:: DATA RECORDS ::
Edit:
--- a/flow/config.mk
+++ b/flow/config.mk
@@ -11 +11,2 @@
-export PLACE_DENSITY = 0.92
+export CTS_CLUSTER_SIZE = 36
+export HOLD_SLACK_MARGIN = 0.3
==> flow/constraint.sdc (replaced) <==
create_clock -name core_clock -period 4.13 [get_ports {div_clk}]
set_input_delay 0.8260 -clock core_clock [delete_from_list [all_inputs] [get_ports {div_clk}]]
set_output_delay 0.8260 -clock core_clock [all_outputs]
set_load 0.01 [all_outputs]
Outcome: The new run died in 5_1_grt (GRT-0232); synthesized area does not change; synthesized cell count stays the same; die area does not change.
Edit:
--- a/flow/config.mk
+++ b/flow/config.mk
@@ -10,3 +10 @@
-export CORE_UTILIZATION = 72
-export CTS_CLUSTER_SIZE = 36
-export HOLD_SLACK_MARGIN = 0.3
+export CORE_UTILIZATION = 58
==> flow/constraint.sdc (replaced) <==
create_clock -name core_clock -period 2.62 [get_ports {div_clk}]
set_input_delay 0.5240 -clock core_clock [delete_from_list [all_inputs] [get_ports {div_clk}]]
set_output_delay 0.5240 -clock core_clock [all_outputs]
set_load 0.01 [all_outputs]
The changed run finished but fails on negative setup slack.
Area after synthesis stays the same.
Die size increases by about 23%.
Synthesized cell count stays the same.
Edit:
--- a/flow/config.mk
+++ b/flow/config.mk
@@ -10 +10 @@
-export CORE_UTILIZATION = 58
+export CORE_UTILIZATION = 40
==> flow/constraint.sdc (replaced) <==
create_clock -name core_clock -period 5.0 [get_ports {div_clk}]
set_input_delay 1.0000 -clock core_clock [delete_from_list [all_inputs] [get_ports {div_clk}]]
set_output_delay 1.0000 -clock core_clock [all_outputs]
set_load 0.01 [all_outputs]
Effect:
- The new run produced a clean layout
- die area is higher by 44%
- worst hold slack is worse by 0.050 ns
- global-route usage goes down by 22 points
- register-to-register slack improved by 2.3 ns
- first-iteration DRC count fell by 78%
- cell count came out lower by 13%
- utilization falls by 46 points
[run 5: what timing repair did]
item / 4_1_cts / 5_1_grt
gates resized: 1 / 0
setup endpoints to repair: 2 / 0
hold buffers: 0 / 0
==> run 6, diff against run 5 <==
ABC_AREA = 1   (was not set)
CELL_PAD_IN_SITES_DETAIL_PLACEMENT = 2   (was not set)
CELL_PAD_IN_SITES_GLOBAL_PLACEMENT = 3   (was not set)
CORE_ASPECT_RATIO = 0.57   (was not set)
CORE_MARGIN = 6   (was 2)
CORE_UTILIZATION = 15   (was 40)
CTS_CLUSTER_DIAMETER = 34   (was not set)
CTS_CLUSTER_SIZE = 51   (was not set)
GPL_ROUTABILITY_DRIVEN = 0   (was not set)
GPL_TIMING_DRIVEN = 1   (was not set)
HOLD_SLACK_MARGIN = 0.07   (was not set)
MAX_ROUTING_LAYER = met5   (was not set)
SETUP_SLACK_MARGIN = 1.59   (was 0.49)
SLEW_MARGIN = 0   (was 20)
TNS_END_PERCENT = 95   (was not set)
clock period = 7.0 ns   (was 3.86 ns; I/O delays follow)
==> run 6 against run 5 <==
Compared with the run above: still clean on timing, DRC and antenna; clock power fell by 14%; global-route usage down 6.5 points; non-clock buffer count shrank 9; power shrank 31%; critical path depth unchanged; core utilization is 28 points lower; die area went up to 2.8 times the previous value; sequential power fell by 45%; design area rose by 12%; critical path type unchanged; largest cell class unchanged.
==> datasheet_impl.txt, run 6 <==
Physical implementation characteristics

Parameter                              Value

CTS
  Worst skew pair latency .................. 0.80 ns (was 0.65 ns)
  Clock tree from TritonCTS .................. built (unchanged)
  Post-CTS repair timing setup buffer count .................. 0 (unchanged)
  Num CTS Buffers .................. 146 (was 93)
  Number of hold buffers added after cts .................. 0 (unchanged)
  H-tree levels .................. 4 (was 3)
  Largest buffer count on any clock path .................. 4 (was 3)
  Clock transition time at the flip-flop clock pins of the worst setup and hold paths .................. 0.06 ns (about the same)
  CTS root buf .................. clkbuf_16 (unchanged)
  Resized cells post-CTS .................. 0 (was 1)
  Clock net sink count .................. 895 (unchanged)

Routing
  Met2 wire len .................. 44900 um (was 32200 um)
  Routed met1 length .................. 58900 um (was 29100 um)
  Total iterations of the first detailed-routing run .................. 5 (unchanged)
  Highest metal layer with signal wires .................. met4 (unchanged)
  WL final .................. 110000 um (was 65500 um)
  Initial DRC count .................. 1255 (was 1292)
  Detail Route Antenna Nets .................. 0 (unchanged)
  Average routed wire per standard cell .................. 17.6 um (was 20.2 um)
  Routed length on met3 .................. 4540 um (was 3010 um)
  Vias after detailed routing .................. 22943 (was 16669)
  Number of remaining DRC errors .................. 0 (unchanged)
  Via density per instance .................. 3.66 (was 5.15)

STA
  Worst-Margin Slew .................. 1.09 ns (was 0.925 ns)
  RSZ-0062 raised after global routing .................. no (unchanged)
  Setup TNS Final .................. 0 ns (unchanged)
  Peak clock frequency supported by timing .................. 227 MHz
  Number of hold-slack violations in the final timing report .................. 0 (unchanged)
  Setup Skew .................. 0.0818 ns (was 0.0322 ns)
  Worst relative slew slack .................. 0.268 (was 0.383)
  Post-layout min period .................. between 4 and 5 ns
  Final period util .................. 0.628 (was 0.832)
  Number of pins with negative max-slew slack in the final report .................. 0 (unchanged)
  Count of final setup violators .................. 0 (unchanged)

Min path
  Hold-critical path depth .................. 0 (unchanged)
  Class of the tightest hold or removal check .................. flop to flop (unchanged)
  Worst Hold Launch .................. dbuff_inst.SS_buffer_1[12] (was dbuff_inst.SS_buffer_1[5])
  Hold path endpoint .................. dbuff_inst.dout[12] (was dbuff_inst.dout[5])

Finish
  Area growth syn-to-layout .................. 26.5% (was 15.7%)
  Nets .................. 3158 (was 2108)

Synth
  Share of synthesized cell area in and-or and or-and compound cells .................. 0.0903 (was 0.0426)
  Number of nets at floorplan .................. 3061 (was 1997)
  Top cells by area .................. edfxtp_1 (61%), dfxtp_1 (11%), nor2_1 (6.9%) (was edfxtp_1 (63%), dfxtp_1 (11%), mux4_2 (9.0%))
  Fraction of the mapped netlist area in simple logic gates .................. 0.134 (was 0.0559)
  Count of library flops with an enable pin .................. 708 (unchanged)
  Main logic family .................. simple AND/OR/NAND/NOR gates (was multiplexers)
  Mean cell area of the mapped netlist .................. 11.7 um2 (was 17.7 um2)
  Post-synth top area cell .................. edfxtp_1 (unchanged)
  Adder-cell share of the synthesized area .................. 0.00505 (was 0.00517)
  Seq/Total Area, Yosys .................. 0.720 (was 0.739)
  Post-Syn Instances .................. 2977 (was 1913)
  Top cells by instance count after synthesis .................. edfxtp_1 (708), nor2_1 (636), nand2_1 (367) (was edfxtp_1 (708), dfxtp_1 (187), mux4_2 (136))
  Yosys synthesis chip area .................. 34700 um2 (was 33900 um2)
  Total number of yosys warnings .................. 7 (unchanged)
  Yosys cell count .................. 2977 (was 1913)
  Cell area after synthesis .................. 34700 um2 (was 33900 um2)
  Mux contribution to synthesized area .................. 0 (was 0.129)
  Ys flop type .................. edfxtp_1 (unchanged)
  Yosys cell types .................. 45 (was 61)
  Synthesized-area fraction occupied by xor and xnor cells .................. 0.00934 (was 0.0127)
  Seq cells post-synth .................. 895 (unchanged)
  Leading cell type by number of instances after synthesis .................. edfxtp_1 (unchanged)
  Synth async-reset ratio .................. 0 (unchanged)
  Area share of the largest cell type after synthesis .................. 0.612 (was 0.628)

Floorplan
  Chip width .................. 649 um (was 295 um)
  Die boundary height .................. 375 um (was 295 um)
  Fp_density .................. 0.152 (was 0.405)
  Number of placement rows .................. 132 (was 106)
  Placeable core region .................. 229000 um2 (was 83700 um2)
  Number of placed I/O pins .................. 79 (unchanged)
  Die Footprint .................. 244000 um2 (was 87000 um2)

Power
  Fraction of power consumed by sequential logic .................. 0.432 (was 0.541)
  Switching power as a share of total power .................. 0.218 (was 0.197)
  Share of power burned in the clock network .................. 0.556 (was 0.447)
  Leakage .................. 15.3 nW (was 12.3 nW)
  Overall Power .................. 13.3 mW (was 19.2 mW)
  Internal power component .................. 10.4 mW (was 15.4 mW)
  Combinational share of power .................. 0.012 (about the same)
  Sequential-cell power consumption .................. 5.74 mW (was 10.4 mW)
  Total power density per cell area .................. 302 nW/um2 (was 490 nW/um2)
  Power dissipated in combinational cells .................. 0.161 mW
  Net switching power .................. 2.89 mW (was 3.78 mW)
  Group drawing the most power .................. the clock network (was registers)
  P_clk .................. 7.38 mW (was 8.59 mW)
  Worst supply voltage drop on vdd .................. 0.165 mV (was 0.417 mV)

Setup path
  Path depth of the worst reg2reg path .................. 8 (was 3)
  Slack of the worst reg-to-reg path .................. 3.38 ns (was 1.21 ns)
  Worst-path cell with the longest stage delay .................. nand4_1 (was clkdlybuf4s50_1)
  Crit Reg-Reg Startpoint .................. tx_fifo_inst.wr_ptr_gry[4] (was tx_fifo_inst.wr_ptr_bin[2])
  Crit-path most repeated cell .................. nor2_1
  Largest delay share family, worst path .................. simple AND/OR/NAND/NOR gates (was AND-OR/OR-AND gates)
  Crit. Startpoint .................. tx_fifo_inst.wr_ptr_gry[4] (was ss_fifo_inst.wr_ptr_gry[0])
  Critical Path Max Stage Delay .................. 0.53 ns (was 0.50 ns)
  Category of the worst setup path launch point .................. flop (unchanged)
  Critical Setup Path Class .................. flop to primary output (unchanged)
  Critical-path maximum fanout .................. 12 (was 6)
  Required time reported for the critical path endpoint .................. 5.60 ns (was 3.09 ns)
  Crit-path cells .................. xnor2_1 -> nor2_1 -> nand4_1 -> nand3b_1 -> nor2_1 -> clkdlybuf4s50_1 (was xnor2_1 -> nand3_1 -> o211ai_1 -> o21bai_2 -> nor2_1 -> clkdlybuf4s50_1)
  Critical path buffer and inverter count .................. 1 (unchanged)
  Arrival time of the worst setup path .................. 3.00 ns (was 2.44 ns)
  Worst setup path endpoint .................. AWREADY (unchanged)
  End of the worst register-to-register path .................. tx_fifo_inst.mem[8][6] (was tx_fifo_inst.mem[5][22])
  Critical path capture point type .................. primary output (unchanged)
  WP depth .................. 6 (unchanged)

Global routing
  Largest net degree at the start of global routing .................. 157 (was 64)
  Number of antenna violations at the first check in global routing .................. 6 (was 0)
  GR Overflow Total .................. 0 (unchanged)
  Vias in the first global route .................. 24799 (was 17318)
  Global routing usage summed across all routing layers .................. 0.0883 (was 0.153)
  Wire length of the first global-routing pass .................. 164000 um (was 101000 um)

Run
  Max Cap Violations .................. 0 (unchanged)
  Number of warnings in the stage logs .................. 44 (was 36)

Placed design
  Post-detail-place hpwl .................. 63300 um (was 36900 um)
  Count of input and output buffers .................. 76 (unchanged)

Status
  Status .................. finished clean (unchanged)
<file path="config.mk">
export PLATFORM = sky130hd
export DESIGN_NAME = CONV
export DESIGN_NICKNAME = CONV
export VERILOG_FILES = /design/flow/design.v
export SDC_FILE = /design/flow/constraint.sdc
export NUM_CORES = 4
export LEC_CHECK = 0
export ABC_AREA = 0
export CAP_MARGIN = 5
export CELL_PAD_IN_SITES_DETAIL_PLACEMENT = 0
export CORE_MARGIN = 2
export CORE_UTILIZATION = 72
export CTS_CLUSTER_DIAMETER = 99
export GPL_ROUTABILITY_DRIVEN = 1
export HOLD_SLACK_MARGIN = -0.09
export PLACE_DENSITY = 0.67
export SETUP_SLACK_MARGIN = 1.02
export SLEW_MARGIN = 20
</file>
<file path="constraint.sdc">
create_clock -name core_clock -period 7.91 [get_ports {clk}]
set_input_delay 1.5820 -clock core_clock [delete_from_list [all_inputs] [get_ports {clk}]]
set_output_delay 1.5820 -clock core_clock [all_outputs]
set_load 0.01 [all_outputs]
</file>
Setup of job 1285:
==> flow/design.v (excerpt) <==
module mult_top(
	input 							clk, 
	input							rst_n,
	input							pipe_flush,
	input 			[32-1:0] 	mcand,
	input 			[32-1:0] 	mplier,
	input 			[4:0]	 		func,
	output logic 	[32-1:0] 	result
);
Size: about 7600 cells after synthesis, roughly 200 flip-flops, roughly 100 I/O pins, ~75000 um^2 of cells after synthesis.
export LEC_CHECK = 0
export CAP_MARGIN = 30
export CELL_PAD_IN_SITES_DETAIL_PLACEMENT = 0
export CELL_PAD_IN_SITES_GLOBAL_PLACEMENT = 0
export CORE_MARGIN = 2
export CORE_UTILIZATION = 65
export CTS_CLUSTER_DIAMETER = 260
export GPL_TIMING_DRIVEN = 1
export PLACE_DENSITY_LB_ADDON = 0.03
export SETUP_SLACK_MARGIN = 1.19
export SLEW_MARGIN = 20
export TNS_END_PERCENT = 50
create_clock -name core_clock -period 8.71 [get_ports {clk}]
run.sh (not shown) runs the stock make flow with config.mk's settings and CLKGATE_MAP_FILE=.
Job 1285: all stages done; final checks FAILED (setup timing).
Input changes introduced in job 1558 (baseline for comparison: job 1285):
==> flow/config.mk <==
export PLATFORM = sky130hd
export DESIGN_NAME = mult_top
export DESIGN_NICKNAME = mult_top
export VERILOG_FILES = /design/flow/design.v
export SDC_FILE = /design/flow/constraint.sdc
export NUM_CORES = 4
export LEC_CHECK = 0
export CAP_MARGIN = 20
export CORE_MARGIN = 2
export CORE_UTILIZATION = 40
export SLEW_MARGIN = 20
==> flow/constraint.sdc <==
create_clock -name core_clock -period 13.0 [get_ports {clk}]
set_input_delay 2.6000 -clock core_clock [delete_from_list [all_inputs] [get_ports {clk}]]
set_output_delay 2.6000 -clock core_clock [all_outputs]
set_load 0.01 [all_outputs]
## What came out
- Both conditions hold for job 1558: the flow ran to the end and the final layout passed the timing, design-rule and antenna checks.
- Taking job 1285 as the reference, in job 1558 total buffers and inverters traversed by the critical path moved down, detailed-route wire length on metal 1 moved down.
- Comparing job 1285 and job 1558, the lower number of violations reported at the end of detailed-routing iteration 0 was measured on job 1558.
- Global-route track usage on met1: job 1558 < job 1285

:: TASK ITEM ::
Quote the data above from the line containing "Worst-path cell with" to the line containing "Crit. Startpoint ..................", inclusive, and stop.

:: RESPONSE AREA ::
  Worst-path cell with the longest stage delay .................. nand4_1 (was clkdlybuf4s50_1)
  Crit Reg-Reg Startpoint .................. tx_fifo_inst.wr_ptr_gry[4] (was tx_fifo_inst.wr_ptr_bin[2])
  Crit-path most repeated cell .................. nor2_1
  Largest delay share family, worst path .................. simple AND/OR/NAND/NOR gates (was AND-OR/OR-AND gates)
  Crit. Startpoint .................. tx_fifo_inst.wr_ptr_gry[4] (was ss_fifo_inst.wr_ptr_gry[0])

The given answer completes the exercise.